## [What you should do]
Could you copy every line of the data that contains the word "global"?

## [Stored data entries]

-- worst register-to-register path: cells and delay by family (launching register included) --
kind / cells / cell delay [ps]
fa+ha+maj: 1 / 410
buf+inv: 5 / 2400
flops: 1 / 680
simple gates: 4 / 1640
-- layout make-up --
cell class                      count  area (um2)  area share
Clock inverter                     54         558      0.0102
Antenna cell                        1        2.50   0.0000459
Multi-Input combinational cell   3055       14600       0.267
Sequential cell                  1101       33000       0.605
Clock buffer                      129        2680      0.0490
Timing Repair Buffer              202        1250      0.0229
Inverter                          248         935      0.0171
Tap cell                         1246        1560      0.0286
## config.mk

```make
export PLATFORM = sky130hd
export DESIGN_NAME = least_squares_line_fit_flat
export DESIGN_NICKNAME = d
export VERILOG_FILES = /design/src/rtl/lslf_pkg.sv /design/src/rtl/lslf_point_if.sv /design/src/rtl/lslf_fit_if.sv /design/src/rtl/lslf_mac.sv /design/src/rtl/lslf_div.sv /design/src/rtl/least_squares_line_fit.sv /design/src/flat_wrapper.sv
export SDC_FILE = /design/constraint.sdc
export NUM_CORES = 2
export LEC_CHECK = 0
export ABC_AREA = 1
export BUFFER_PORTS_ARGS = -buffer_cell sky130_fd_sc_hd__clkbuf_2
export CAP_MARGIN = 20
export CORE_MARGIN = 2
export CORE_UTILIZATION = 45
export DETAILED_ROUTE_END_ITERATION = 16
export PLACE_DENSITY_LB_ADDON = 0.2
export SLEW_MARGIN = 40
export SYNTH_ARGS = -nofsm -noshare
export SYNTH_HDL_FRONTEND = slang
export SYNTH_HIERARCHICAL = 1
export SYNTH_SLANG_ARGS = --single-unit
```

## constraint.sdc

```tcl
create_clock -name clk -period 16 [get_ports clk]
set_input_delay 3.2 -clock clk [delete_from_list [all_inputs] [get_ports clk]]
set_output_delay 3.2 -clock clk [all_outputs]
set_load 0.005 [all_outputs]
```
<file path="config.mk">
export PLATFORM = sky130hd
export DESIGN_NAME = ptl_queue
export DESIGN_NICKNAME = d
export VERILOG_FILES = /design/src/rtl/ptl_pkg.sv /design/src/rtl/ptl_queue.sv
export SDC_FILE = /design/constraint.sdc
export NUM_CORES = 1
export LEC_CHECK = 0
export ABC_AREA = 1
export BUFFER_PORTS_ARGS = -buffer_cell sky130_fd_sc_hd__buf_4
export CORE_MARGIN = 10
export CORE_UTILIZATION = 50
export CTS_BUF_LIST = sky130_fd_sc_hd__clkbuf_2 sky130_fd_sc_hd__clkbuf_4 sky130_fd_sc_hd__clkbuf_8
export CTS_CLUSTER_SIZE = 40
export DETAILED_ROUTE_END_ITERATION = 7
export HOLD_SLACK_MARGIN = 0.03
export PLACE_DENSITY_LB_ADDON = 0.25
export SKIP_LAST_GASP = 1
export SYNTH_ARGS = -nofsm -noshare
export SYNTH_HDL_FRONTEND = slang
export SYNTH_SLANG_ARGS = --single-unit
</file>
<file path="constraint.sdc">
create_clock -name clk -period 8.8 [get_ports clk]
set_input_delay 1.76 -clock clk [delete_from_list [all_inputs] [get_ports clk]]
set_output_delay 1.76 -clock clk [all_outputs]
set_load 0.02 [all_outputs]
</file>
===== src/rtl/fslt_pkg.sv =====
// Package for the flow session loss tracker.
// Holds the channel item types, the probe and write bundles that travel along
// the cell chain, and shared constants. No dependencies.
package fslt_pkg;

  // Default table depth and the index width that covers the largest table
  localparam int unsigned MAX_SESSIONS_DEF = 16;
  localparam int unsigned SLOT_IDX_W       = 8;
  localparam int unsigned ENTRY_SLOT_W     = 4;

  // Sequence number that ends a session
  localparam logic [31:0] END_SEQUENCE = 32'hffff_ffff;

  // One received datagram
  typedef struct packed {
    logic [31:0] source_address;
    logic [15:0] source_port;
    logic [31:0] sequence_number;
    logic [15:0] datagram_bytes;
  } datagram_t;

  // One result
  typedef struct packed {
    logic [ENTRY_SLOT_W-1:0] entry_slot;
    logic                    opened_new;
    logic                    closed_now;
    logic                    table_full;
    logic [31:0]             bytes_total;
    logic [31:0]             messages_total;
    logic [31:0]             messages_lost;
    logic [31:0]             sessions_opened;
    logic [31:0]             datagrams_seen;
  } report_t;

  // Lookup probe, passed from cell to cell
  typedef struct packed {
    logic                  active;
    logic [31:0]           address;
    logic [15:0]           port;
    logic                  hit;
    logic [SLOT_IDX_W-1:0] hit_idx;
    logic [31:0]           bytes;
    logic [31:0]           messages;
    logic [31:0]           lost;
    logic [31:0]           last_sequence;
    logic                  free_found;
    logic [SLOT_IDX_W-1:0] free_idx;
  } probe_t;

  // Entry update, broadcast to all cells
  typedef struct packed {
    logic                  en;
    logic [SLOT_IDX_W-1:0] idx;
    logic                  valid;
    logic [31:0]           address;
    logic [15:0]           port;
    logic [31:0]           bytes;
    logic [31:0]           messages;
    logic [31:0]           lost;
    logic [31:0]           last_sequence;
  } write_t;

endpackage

* * *

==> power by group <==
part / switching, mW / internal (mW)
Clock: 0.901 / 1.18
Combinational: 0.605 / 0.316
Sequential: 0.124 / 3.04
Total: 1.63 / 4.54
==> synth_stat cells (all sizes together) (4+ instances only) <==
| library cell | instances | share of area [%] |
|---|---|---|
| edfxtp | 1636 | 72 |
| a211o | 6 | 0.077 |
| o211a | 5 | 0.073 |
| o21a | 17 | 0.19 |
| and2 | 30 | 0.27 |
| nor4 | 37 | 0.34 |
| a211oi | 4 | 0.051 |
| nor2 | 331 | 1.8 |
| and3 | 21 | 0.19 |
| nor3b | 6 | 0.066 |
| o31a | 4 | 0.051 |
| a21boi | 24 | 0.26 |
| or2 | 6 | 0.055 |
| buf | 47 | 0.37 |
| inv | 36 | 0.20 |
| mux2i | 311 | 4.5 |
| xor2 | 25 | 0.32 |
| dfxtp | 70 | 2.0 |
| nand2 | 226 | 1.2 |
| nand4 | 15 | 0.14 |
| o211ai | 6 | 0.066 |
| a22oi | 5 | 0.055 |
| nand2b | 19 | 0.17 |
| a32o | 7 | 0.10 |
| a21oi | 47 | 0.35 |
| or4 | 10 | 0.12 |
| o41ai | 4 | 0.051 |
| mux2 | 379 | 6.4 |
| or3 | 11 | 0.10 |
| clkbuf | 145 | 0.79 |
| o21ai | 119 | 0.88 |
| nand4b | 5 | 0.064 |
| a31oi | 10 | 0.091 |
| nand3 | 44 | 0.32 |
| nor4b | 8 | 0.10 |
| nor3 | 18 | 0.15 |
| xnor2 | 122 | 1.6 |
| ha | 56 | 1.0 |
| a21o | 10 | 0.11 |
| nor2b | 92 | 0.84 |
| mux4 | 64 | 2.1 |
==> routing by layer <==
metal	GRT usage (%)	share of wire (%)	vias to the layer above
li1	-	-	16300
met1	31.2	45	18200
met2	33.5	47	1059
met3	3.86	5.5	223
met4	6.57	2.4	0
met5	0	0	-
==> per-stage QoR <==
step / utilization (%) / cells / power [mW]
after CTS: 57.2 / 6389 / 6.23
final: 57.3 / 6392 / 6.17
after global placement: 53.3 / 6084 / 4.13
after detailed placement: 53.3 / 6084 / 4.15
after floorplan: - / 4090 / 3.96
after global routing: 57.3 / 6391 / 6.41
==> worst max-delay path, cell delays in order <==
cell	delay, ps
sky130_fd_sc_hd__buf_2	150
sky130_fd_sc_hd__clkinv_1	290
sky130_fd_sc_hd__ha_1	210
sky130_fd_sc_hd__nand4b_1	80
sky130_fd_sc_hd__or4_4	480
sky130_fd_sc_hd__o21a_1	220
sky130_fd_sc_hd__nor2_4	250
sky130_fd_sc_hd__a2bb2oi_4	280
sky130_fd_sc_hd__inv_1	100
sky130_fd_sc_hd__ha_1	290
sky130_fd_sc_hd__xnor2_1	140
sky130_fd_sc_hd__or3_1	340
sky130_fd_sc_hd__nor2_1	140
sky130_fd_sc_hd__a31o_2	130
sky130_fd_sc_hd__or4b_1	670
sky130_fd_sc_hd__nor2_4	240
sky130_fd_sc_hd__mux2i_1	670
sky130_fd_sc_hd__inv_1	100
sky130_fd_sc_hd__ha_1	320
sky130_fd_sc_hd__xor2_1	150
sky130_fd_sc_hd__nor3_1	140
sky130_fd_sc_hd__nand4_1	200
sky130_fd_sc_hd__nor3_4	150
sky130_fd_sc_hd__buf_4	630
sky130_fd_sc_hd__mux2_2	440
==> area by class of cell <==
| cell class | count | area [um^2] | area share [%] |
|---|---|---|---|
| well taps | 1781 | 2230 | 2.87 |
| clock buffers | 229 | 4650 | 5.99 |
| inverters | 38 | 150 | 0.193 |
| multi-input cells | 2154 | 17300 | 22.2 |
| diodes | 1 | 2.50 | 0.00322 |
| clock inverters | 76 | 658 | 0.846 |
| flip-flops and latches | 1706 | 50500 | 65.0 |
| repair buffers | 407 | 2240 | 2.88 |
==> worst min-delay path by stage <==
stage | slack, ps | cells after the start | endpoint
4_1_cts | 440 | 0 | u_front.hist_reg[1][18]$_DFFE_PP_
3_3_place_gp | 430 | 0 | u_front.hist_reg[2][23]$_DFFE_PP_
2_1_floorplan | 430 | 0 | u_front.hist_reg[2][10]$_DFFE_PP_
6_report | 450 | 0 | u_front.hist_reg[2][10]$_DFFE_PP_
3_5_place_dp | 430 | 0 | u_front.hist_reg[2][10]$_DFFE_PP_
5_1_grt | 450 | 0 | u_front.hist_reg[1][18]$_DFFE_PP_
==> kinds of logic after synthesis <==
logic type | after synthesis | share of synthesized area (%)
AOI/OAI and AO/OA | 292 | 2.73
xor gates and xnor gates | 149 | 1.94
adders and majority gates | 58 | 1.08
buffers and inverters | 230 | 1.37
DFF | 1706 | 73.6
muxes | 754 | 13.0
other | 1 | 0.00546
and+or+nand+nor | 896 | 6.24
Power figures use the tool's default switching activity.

## [Response below]
after global placement: 53.3 / 6084 / 4.13
after global routing: 57.3 / 6391 / 6.41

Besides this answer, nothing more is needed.